The rescues of Vicenza and Veneto are not state aid — Atlante has been carefully structured to avoid this pitfall — but public bank Cassa Depositi e Prestiti is putting up cash, and the rescues have been co-ordinated by Italian authorities, not least by allowing the other investors in the rescue fund to treat their exposures leniently.
But they are, nonetheless, rescues of banks which certainly shouldn’t be “too big to fail”. Both have total assets below €50bn. Monte dei Paschi, the smallest of what Italy’s central bank designates “other systemically important institutions”, has a balance sheet of around €170bn.
They are also rescues of institutions operating in one of Europe’s most over-banked markets.
“Reform” of the Italian banking system has been an agenda item in Europe for years, but this is simply a mealy-mouthed way of saying the sector is hugely over capacity.
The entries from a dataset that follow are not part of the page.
==> config.mk <==
export PLATFORM = sky130hd
export DESIGN_NAME = multicycle_ctrl_fsm
export DESIGN_NICKNAME = d
export VERILOG_FILES = /design/src/rtl/multicycle_ctrl_fsm.sv
export SDC_FILE = /design/constraint.sdc
export NUM_CORES = 1
export LEC_CHECK = 0
export ABC_CLOCK_PERIOD_IN_PS = 3040
export BUFFER_PORTS_ARGS = -buffer_cell sky130_fd_sc_hd__buf_2
export CAP_MARGIN = 0
export CORE_MARGIN = 4
export CORE_UTILIZATION = 49
export DETAILED_ROUTE_END_ITERATION = 10
export PLACE_DENSITY_LB_ADDON = 0.12
export SLEW_MARGIN = 20
export SYNTH_ARGS = -nofsm -noshare
export SYNTH_HDL_FRONTEND = slang
export SYNTH_SLANG_ARGS = --single-unit
==> constraint.sdc <==
create_clock -name clk -period 3.04 [get_ports clk]
set_input_delay 0.304 -clock clk [delete_from_list [all_inputs] [get_ports clk]]
set_output_delay 0.304 -clock clk [all_outputs]
set_load 0.03 [all_outputs]
==> src/rtl/multicycle_ctrl_fsm.sv <==
// Control FSM for a multicycle RV32I datapath: decodes the instruction register,
// sequences fetch/memory/ALU/branch steps and counts retired instructions.
module multicycle_ctrl_fsm #(
    parameter bit TRAP_EN  = 1'b1,
    parameter int CNT_W    = 32,
    parameter int ALU_OP_W = 5
) (
    input  logic                clk,
    input  logic                rst_n,
    input  logic [31:0]         instr_i,
    input  logic                imem_ready_i,
    input  logic                dmem_ready_i,
    input  logic                branch_taken_i,
    output logic [3:0]          state_o,
    output logic                imem_req_o,
    output logic                ir_we_o,
    output logic                pc_we_o,
    output logic [1:0]          pc_src_o,
    output logic                rf_we_o,
    output logic [1:0]          rf_wsel_o,
    output logic [ALU_OP_W-1:0] alu_op_o,
    output logic [1:0]          alu_srca_o,
    output logic                alu_srcb_o,
    output logic [2:0]          imm_type_o,
    output logic                dmem_req_o,
    output logic                dmem_we_o,
    output logic [2:0]          load_type_o,
    output logic [1:0]          store_type_o,
    output logic                illegal_o,
    output logic                retired_o,
    output logic [CNT_W-1:0]    retire_cnt_o
);
    typedef enum logic [3:0] {
        FETCH = 4'd0, DECODE = 4'd1, MEMADDR = 4'd2, MEMRD = 4'd3, MEMWB = 4'd4,
        MEMWR = 4'd5, EXEC_R = 4'd6, EXEC_I = 4'd7, ALUWB = 4'd8, BRANCH = 4'd9,
        JUMP = 4'd10, UPPER = 4'd11, TRAP = 4'd12
    } state_t;

    localparam logic [6:0] OP_LOAD = 7'b0000011, OP_STORE = 7'b0100011, OP_R = 7'b0110011,
                           OP_I = 7'b0010011, OP_BRANCH = 7'b1100011, OP_JAL = 7'b1101111,
                           OP_JALR = 7'b1100111, OP_LUI = 7'b0110111, OP_AUIPC = 7'b0010111;

    state_t      state, next;
    logic [6:0]  opcode;
    logic [2:0]  funct3;
    logic [6:0]  funct7;
    logic        bad, alt;
    logic [3:0]  alu, alu_func, alu_br;
    logic [2:0]  ld_type;
    logic [1:0]  st_type;
    logic        unused;

    assign opcode = instr_i[6:0];
    assign funct3 = instr_i[14:12];
    assign funct7 = instr_i[31:25];
    assign unused = ^{instr_i[24:15], instr_i[11:7]};
    // instr[30] selects SUB/SRA only for R-type or shift-right; for ADDI it is immediate data
    assign alt    = instr_i[30] && (opcode == OP_R || funct3 == 3'b101);

    always_comb begin
        bad = 1'b0;
        case (opcode)
            OP_LOAD:   bad = (funct3 == 3'b011) || (funct3[2:1] == 2'b11);
            OP_STORE:  bad = funct3 > 3'b010;
            OP_BRANCH: bad = funct3[2:1] == 2'b01;
            OP_JALR:   bad = funct3 != 3'b000;
            OP_R:      bad = !(funct7 == 7'b0000000 ||
                               (funct7 == 7'b0100000 && (funct3 == 3'b000 || funct3 == 3'b101)));
            OP_I: begin
                if (funct3 == 3'b001)      bad = funct7 != 7'b0000000;
                else if (funct3 == 3'b101) bad = funct7 != 7'b0000000 && funct7 != 7'b0100000;
            end
            OP_JAL, OP_LUI, OP_AUIPC: bad = 1'b0;
            default:   bad = 1'b1;
        endcase
    end

    always_comb begin
        alu_func = 4'd0;
        case (funct3)
            3'b000: alu_func = alt ? 4'd1 : 4'd0;
            3'b001: alu_func = 4'd2;
            3'b010: alu_func = 4'd5;
            3'b011: alu_func = 4'd6;
            3'b100: alu_func = 4'd7;
            3'b101: alu_func = alt ? 4'd4 : 4'd3;
            3'b110: alu_func = 4'd8;
            default: alu_func = 4'd9;
        endcase
        alu_br = 4'd10;
        case (funct3)
            3'b001: alu_br = 4'd11;
            3'b100: alu_br = 4'd12;
            3'b101: alu_br = 4'd13;
            3'b110: alu_br = 4'd14;
            3'b111: alu_br = 4'd15;
            default: alu_br = 4'd10;
        endcase
        ld_type = 3'd0;
        case (funct3)
            3'b000: ld_type = 3'd1;
            3'b001: ld_type = 3'd2;
            3'b010: ld_type = 3'd3;
            3'b100: ld_type = 3'd4;
            3'b101: ld_type = 3'd5;
            default: ld_type = 3'd0;
        endcase
        st_type = (funct3 <= 3'b010) ? funct3[1:0] + 2'd1 : 2'd0;
    end

    always_ff @(posedge clk) begin
        if (!rst_n) begin
            state        <= FETCH;
            retire_cnt_o <= '0;
        end else begin
            state <= next;
            if (retired_o) retire_cnt_o <= retire_cnt_o + CNT_W'(1);
        end
    end

    always_comb begin
        next = state;
        imem_req_o = 1'b0; ir_we_o = 1'b0; pc_we_o = 1'b0; pc_src_o = 2'd0;
        rf_we_o = 1'b0; rf_wsel_o = 2'd0; alu = 4'd0; alu_srca_o = 2'd0;
        alu_srcb_o = 1'b0; imm_type_o = 3'd0; dmem_req_o = 1'b0; dmem_we_o = 1'b0;
        load_type_o = 3'd0; store_type_o = 2'd0; illegal_o = 1'b0; retired_o = 1'b0;
        case (state)
            FETCH: begin
                imem_req_o = 1'b1;
                if (imem_ready_i) begin
                    ir_we_o = 1'b1; pc_we_o = 1'b1; next = DECODE;
                end
            end
            DECODE: begin
                if (bad) next = TRAP_EN ? TRAP : FETCH;
                else begin
                    case (opcode)
                        OP_LOAD, OP_STORE: next = MEMADDR;
                        OP_R:              next = EXEC_R;
                        OP_I:              next = EXEC_I;
                        OP_BRANCH:         next = BRANCH;
                        OP_JAL, OP_JALR:   next = JUMP;
                        default:           next = UPPER;
                    endcase
                end
            end
            MEMADDR: begin
                alu_srcb_o = 1'b1;
                imm_type_o = (opcode == OP_LOAD) ? 3'd0 : 3'd1;
                next = (opcode == OP_LOAD) ? MEMRD : MEMWR;
            end
            MEMRD: begin
                dmem_req_o = 1'b1; load_type_o = ld_type;
                if (dmem_ready_i) next = MEMWB;
            end
            MEMWR: begin
                dmem_req_o = 1'b1; dmem_we_o = 1'b1; store_type_o = st_type;
                if (dmem_ready_i) begin
                    retired_o = 1'b1; next = FETCH;
                end
            end
            MEMWB: begin
                rf_we_o = 1'b1; rf_wsel_o = 2'd1; load_type_o = ld_type;
                retired_o = 1'b1; next = FETCH;
            end
            EXEC_R, EXEC_I, ALUWB: begin
                alu = alu_func;
                alu_srcb_o = (opcode == OP_I);
                if (state == ALUWB) begin
                    rf_we_o = 1'b1; retired_o = 1'b1; next = FETCH;
                end else next = ALUWB;
            end
            BRANCH: begin
                alu = alu_br; imm_type_o = 3'd2;
                pc_we_o = branch_taken_i; pc_src_o = 2'd1;
                retired_o = 1'b1; next = FETCH;
            end
            JUMP: begin
                rf_we_o = 1'b1; rf_wsel_o = 2'd2; pc_we_o = 1'b1;
                if (opcode == OP_JAL) begin
                    pc_src_o = 2'd2; imm_type_o = 3'd4;
                end else begin
                    pc_src_o = 2'd3; alu_srcb_o = 1'b1;
                end
                retired_o = 1'b1; next = FETCH;
            end
            UPPER: begin
                imm_type_o = 3'd3; alu_srcb_o = 1'b1;
                alu_srca_o = (opcode == OP_LUI) ? 2'd2 : 2'd1;
                rf_we_o = 1'b1; retired_o = 1'b1; next = FETCH;
            end
            TRAP:    illegal_o = 1'b1;
            default: next = FETCH;
        endcase
        // Outputs are held quiet during reset whatever the current state
        if (!rst_n) begin
            imem_req_o = 1'b0; ir_we_o = 1'b0; pc_we_o = 1'b0; pc_src_o = 2'd0;
            rf_we_o = 1'b0; rf_wsel_o = 2'd0; alu = 4'd0; alu_srca_o = 2'd0;
            alu_srcb_o = 1'b0; imm_type_o = 3'd0; dmem_req_o = 1'b0; dmem_we_o = 1'b0;
            load_type_o = 3'd0; store_type_o = 2'd0; illegal_o = 1'b0; retired_o = 1'b0;
        end
    end

    assign alu_op_o = ALU_OP_W'(alu);
    assign state_o  = state;
endmodule

# --- Yosys cells after proc, flatten, opt, wreduce, memory -nomap -nowiden ---
# Index checks and enable logic that the tools add are counted.
# Widths: inputs -> output; s select.
classes:
  muxes: 57
  bitwise: 1
  n_eq_ne: 35
  n_reduce_logical: 23
  magnitude_cmp: 2
  addsub: 2
ops:
  columns: ["operator", "count"]
  rows:
  - ["$pmux 4 s7", 2]
  - ["$add 32x1->32 const B", 1]
  - ["$pmux 3 s5", 2]
  - ["$eq 7x6->1 const B", 4]
  - ["$mux 4", 6]
  - ["$mux 1", 23]
  - ["$eq 7x7->1 const B", 3]
  - ["$eq 4x4->1 const B", 5]
  - ["$pmux 4 s5", 1]
  - ["$mux 3", 6]
  - ["$eq 4x3->1 const B", 4]
  - ["$mux 2", 8]
  - ["$eq 7x5->1 const B", 2]
  - ["$eq 3x3->1 const B", 4]
  - ["$pmux 3 s4", 1]
  - ["$reduce_or 2->1", 5]
  - ["$pmux 1 s3", 3]
  - ["$reduce_or 3->1", 3]
  - ["$eq 4x2->1 const B", 2]
  - ["$pmux 2 s2", 2]
  - ["$pmux 4 s2", 1]
  - ["$eq 7x2->1 const B", 1]
  - ["$logic_not 7->1", 1]
  - ["$ne 7x6->1 const B", 1]
  - ["21 further kinds", 29]
totals:
  regBits: 36
  inputBits: 37

# --- Logic depth before layout (Yosys ltp) ---
# Gate-level depths: netlist (run 1).
depth:
  ltp_word: 8
  ltp_mapped: 8
  mapped_depth_nobuf: 8

# --- Least setup slack after synthesis (run 1) ---
# Ideal clock, no wire load.
synth_timing:
  path_type: "reg-to-reg"
  start: "reg state[3] (netlist: state_o[3])"
  end: "reg retire_cnt_o[30]"
  synth_period_minus_slack_ns: 2.421
  t_required_ns: 2.969
  setup_slack_ns: 0.619
  stages_incl_launch_ff: 7
  arrival_time_ns: 2.350
  path_buffers: 0
  cell_sequence: "dfxtp_1 ha_1 or3b_1 o2111ai_4 or4_1 or4_1 a21oi_1"
synth_via:
  elab_chain_len: 4
synth_rtl:
  columns: ["element", "line_no", "text"]
  rows:
  - ["start, declared", "43", "state_t state, next;"]
  - ["start signal, assigned", "116", "state <= next;"]
  - ["$eq 4x4->1 (tied with other cells)", "127", "case (state)"]
  - ["$reduce_or 4->1 (no source line) (tied with other cells)", null, null]
  - ["$pmux 1 s3 *", "127", null]
  - ["$mux 1 *", "196", "if (!rst_n) begin"]
  - ["end signal, assigned", "117", "if (retired_o) retire_cnt_o <= retire_cnt_o + CNT_W'(1);"]
  - ["end, declared", "31", "output logic [CNT_W-1:0] retire_cnt_o"]
# Every way passes the cells marked *; elsewhere a longest branch is shown, timed or not.
# A chain may end at the register's enable or synchronous reset.

# --- Worst setup path in the final report (run 1) ---
# Ends and elaborated chain as after synthesis.

==> metrics.txt, run 1 <==
# TYPE chip_impl_metric gauge
chip_impl_info{name="end_kind",value="flip-flop"} 1
chip_impl_metric{name="post_route_cells_drive_above_1_share",unit=""} 0.233
chip_impl_info{name="min_path_type",value="in -> reg"} 1
chip_impl_metric{name="ys_async_sr_fraction",unit=""} 0
chip_impl_metric{name="cts_buffers",unit=""} 5
chip_impl_metric{name="numPortBuffers",unit=""} 84
chip_impl_metric{name="finalCritPeriodShare",unit=""} 0.868
chip_impl_info{name="rsz0062_at_grt",value="no"} 1
chip_impl_info{name="library_cell_used_as_clock_root_buffer",value="clkbuf_8"} 1
chip_impl_metric{name="drtPass1Iterations",unit=""} 5
chip_impl_metric{name="cellLeakagePower",unit="nW"} 1.31
chip_impl_metric{name="number_of_buffers_inserted_to_repair_setup_after_cts",unit=""} 0
chip_impl_metric{name="power.density_cell_area",unit="nW/um^2"} 348
chip_impl_metric{name="share_clk_of_total_power",unit=""} 0.386
chip_impl_metric{name="place_hpwl",unit="microns"} 5060
chip_impl_info{name="tritoncts",value="done"} 1
chip_impl_metric{name="clk_path_buf_depth",unit=""} 2
chip_impl_metric{name="layout_overhead_on_the_synthesized_area",unit="%"} 22.7
chip_impl_metric{name="final.setup.tns",unit="ns"} 0
chip_impl_metric{name="total_i_o_pin_count",unit=""} 101
chip_impl_metric{name="ys.warnings.count",unit=""} 0
chip_impl_metric{name="power.ir.vdd_worst",unit="mV"} 0.216
chip_impl_metric{name="die_x",unit="microns"} 80.0
chip_impl_metric{name="syn_inst",unit=""} 354
chip_impl_metric{name="seq_power_share",unit=""} 0.447
chip_impl_metric{name="drt_wl_total",unit="microns"} 6690
chip_impl_metric{name="antenna-diode-count",unit=""} 0
chip_impl_metric{name="initial_core_util",unit=""} 0.520
chip_impl_metric{name="cts_resized",unit=""} 0
chip_impl_metric{name="total_cell_area_at_the_placement_stage",unit="sq um"} 3000
chip_impl_metric{name="setup-violations-final",unit=""} 0
chip_impl_info{name="critPathLaunchType",value="flip-flop"} 1
chip_impl_metric{name="post_route_clock_skew",unit="ns"} 0.0105
chip_impl_metric{name="total_switching_power",unit="mW"} 0.305
chip_impl_metric{name="drtAntennaViolNets",unit=""} 0
chip_impl_metric{name="hold_viol_final",unit=""} 0
chip_impl_metric{name="wire_length_of_the_first_global_routing_pass",unit="microns"} 11200
chip_impl_metric{name="cts_num_sinks",unit=""} 36
chip_impl_metric{name="first_global_vias",unit=""} 2445
chip_impl_metric{name="holdBufCountCts",unit=""} 0
chip_impl_metric{name="synth_area_per_cell",unit="sq um"} 7.17
chip_impl_metric{name="slew_viol_final",unit=""} 0
chip_impl_metric{name="sw_frac_of_total",unit=""} 0.281
chip_impl_metric{name="critPathMaxFanout",unit=""} 11
chip_impl_metric{name="detail_route.drc_violations",unit=""} 0
chip_impl_metric{name="fp-row-count",unit=""} 25
chip_impl_info{name="final_common_cell",value="buf_2"} 1
chip_impl_metric{name="place_congestion",unit=""} 0.876
chip_impl_metric{name="combPwrFrac",unit=""} 0.167
chip_impl_info{name="hold_path.startpoint",value="imem_ready_i"} 1
chip_impl_info{name="worst_r2r_startpoint",value="state_o[3]$_SDFFE_PN0P_"} 1
chip_impl_info{name="layout_common_cells",value="84 x buf_2, 36 x dfxtp_1, 32 x nor2_1, 30 x nand2_1, 30 x o21ai_0"} 1
chip_impl_metric{name="area_of_the_core",unit="sq um"} 4880
chip_impl_metric{name="synth_edf_count",unit=""} 0
chip_impl_metric{name="finalCriticalPeriod",unit="ns"} 2.64
chip_impl_metric{name="grt_start_max_net_pins",unit=""} 32
chip_impl_metric{name="detail_route.wl_per_cell",unit="microns"} 13.4
chip_impl_metric{name="max_freq",unit="GHz"} 0.379
chip_impl_metric{name="initial_antenna_violation_count",unit=""} 0
chip_impl_metric{name="grt_overflow_total",unit=""} 0
chip_impl_metric{name="clkTransAtPathRegs",unit="ns"} 0.07
chip_impl_metric{name="critPathArrivalTime",unit="ns"} 2.86
chip_impl_metric{name="synth.net_count",unit=""} 400
chip_impl_metric{name="p_int",unit="mW"} 0.780
chip_impl_metric{name="synth.yosys.seq_area_share",unit=""} 0.284
chip_impl_metric{name="required",unit="ns"} 3.26
chip_impl_metric{name="syn_area",unit="sq um"} 2540
chip_impl_metric{name="count_of_unique_library_cells_instantiated_by_yosys",unit=""} 52
chip_impl_info{name="timing.critical_path.from",value="state_o[3]$_SDFFE_PN0P_"} 1
chip_impl_metric{name="finish.net_count",unit=""} 478
chip_impl_metric{name="global_route.usage.total",unit=""} 0.214
chip_impl_metric{name="die_y",unit="microns"} 80.0
chip_impl_metric{name="tightestPinTransition",unit="ns"} 0.584
chip_impl_metric{name="dr.first_iter.drc_count",unit=""} 197
chip_impl_metric{name="detailroute.via_count",unit=""} 2773
chip_impl_metric{name="ys_ff_latch",unit=""} 36
chip_impl_metric{name="max_cap_viol",unit=""} 0
chip_impl_info{name="ys.flop_type",value="dfxtp_1"} 1
chip_impl_metric{name="design_area",unit="sq um"} 3110
chip_impl_info{name="run_status",value="finished, final reports clean"} 1
chip_impl_metric{name="via_per_inst",unit=""} 5.55
chip_impl_metric{name="cts_max_level",unit=""} 2
chip_impl_metric{name="relSlewSlack",unit=""} 0.610
chip_impl_metric{name="clk-insertion-delay-late",unit="ns"} 0.29
chip_impl_info{name="criticalPathCategory",value="reg -> reg"} 1
chip_impl_metric{name="area_enclosed_by_the_die_boundary",unit="sq um"} 6390
[flip-flops by register name, indices dropped and copies added (netlist names)]
| signal | count |
|---|---|
| retire_cnt_o | 32 |
| state_o | 4 |
[cells in the mapped netlist, types with 2 or more instances]
| cell | n | share of area |
|---|---|---|
| a21boi_0 | 2 | 0.0059 |
| a21oi_1 | 29 | 0.057 |
| a311o_1 | 2 | 0.0079 |
| and2_1 | 4 | 0.0099 |
| and3_1 | 7 | 0.017 |
| and4_1 | 4 | 0.014 |
| buf_4 | 2 | 0.0059 |
| clkbuf_1 | 14 | 0.021 |
| dfxtp_1 | 36 | 0.28 |
| ha_1 | 9 | 0.044 |
| inv_1 | 22 | 0.033 |
| mux2i_1 | 2 | 0.0079 |
| nand2_1 | 30 | 0.044 |
| nand2b_1 | 8 | 0.020 |
| nand3_1 | 20 | 0.039 |
| nand4_1 | 12 | 0.030 |
| nor2_1 | 32 | 0.047 |
| nor2b_1 | 11 | 0.027 |
| nor3_1 | 17 | 0.034 |
| nor4_1 | 5 | 0.012 |
| o21ai_0 | 30 | 0.059 |
| o311ai_0 | 2 | 0.0069 |
| or3_1 | 12 | 0.030 |
| or4_1 | 2 | 0.0059 |
| xnor2_1 | 12 | 0.041 |
| xor2_1 | 2 | 0.0069 |
[final timing paths]
path                                                      end  slack (ns)  depth (start not counted)
worst max-delay path            retire_cnt_o[30]$_SDFFE_PN0P_        0.40                          6
worst min register to register  retire_cnt_o[31]$_SDFFE_PN0P_        0.50                          1
worst min-delay path                  state_o[0]$_SDFFE_PN0P_        0.47                          5
worst max register to register  retire_cnt_o[30]$_SDFFE_PN0P_        0.40                          6
[critical path: stages, from the launching register on]
cell	delay, ns
dfxtp_1	0.42
ha_1	0.37
or3b_1	0.21
o2111ai_4	0.13
or4_1	0.72
or4_1	0.56
a21oi_1	0.16
[stage by stage]
stage          hold WS [ns]  std cells  power (mW)  worst slack [ns]   util
6_report              0.467        500        1.08             0.402  0.638
5_1_grt               0.488        500        1.14             0.199  0.638
4_1_cts               0.452        500        1.09             0.416  0.638
3_5_place_dp          0.479        492       0.674             0.440  0.615
3_3_place_gp          0.467        492       0.672             0.512  0.615
2_1_floorplan         0.552        354       0.618             0.619      -
[area by class of cell]
type,instances,area [sq um]
Sequential cell,36,721
Multi-Input combinational cell,277,1650
Tap cell,67,83.8
Inverter,23,86.3
Fill cell,469,1770
Clock inverter,3,42.5
Timing Repair Buffer,89,458
Clock buffer,5,68.8
[kinds of logic (layout without fill, tap and decap cells)]
| group | after synthesis | count (layout) | share of synthesized area |
|---|---|---|---|
| AO/OA/AOI/OAI | 82 | 82 | 0.201 |
| XOR/XNOR | 14 | 14 | 0.0483 |
| adder cells (fa/ha/maj) | 9 | 9 | 0.0444 |
| buffers and inverters | 41 | 120 | 0.0646 |
| flip-flops | 36 | 36 | 0.284 |
| multiplexers | 2 | 2 | 0.00789 |
| other | 1 | 1 | 0.00148 |
| AND/OR/NAND/NOR | 169 | 169 | 0.349 |
[power groups by stage]
| stage | Combinational (mW) | Sequential, mW | Clock [mW] |
|---|---|---|---|
| after floorplan | 0.120 | 0.499 | 0 |
| final | 0.181 | 0.484 | 0.419 |
| after global placement | 0.177 | 0.495 | 0 |
| after global routing | 0.199 | 0.485 | 0.452 |
| after detailed placement | 0.179 | 0.495 | 0 |
| after CTS | 0.180 | 0.484 | 0.430 |
[per-layer routing]
metal	share of wire	track usage	wire, microns	vias up
met1	0.48	0.301	3190	1264
met4	0.0085	0.0507	57	0
met3	0.068	0.0474	455	8
li1	-	-	-	1414
met2	0.45	0.332	2990	87
met5	0	0	0	-
No activity file was read; power rests on OpenSTA's default activity.
==> run 2: changes to the inputs <==
Settings changed: ABC_CLOCK_PERIOD_IN_PS 3040 to 2950.
Clock period 3.04 ns to 2.95 ns, I/O delays scaled along.
==> run 2 against run 1 <==
Final cell count increased by 0.20%; combinational power grew 3%; first-iteration DRC count is 3.6% lower; routed wire length shrank 1.6%; clock skew is essentially flat; count of clock-buffer cells in the layout rose by 1; global-route usage fell by 0.67 points; power is 3.5% lower; sequential share of layout area grew 0.084 points; worst hold slack got worse by 0.010 ns; critical path depth grew 1; critical path type is now reg -> out; largest cell class unchanged; largest power group unchanged.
Rolling smaller banks up into larger combinations might create economies of scale — but unless it includes closing branches and cutting staff, it won’t change the business much. Hoping that strong banks like Intesa can be tempted onto an acquisition spree runs into the same problem. Intesa has more to gain by allowing its competition to run into the ground and buying any good assets from the bargain basement than it does from acting as white knight to the whole system.
Italian authorities, to be fair, have found themselves in a brutal bind, caught by the crossover between politics and banking regulation. Italy’s banks were capitalised by a web of cross-holdings, foundations and cooperatives, meaning that the allowance of failures burns not risk-taking institutional equity funds, but the rest of the system and individual savers.
In this respect, Atlante, which has been supporting bank capital raising by spreading the costs between healthy institutions, is a continuation of a long tradition, rather than a departure.
The suicide of a pensioner who lost his savings in the government bail-out of Banca Etruria focused political attention on this problem, and trapped the authorities all the more firmly. Any bank where retail investors were at risk when it was placed in resolution became de facto too big to fail, however small it was in practice.
The ownership structure of Italy’s banking system is a particular minefield, but no other jurisdiction in Europe has yet managed to demonstrate that banks, of any size, can be allowed to fail either. This isn’t a disaster — banks and the state have always had a tight relationship — but it is dishonest.
A large chunk of post-crisis regulation is based on the idea that certain institutions are so large, dangerous and significant that they must comply with extra reporting and capital requirements so that they can readily be bailed-in, keeping their operating subsidiaries bombproof.
But if small banks in a bloated system cannot be allowed to fail, then who can? The caution of supervisors, nervous about using new resolution tools and even more scared of insolvency, is understandable.
Perhaps, though, they’d be better off coming up with a list of institutions which are “small enough to fail” — it would be short, but at least it might be credible.